*About this task*: Transcribe exactly the span of lines that begins the records and ends with the line holding "export ABC_AREA = 0", both boundary lines included.

(Stored data)

━━━━━━━━━━

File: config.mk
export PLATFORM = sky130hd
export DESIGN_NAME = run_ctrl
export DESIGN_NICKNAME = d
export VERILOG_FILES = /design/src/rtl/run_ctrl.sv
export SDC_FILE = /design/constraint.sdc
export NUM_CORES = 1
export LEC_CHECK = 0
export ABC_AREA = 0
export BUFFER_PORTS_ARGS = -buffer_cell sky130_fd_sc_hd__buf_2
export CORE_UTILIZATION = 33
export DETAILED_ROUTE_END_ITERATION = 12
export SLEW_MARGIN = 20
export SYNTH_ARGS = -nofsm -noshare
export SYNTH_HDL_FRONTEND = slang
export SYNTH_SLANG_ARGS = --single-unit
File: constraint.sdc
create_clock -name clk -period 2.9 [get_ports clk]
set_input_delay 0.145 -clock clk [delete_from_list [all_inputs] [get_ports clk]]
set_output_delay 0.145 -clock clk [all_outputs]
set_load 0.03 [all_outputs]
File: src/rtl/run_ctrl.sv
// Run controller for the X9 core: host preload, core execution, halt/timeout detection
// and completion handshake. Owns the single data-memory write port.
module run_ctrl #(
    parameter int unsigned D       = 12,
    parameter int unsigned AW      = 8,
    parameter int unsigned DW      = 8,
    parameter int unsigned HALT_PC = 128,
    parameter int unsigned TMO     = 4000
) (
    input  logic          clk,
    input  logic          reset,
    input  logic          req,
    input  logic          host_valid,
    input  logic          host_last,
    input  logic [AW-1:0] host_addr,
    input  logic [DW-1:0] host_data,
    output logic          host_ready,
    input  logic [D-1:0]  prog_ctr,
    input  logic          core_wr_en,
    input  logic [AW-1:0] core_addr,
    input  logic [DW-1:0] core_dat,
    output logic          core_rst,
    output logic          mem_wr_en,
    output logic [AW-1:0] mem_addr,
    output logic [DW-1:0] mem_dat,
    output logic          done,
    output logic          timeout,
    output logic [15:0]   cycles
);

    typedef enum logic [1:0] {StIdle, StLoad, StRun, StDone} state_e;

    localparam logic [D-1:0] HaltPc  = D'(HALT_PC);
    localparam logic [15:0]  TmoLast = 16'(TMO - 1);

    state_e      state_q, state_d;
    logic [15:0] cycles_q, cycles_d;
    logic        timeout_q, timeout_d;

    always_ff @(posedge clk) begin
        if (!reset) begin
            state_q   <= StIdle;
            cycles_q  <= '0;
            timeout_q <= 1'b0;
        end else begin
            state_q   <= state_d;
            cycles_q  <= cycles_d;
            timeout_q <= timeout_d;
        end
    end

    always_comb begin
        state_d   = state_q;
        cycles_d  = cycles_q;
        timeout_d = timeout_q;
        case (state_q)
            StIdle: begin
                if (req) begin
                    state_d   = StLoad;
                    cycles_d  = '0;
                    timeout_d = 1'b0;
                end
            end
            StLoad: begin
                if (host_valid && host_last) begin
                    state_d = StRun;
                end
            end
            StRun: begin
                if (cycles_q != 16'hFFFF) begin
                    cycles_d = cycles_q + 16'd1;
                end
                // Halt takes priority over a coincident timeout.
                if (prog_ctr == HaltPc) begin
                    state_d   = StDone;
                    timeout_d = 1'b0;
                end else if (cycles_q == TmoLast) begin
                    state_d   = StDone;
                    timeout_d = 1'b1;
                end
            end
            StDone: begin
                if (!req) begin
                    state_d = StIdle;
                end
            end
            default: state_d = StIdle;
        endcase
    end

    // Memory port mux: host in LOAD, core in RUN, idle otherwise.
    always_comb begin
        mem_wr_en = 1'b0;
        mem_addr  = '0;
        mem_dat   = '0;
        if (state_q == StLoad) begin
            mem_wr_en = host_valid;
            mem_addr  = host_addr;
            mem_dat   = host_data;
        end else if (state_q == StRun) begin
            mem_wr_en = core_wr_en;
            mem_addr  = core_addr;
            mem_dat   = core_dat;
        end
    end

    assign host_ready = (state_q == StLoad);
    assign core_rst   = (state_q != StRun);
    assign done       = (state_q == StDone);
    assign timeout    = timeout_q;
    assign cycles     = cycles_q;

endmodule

━━━━━━━━━━

*Your response*:
File: config.mk
export PLATFORM = sky130hd
export DESIGN_NAME = run_ctrl
export DESIGN_NICKNAME = d
export VERILOG_FILES = /design/src/rtl/run_ctrl.sv
export SDC_FILE = /design/constraint.sdc
export NUM_CORES = 1
export LEC_CHECK = 0
export ABC_AREA = 0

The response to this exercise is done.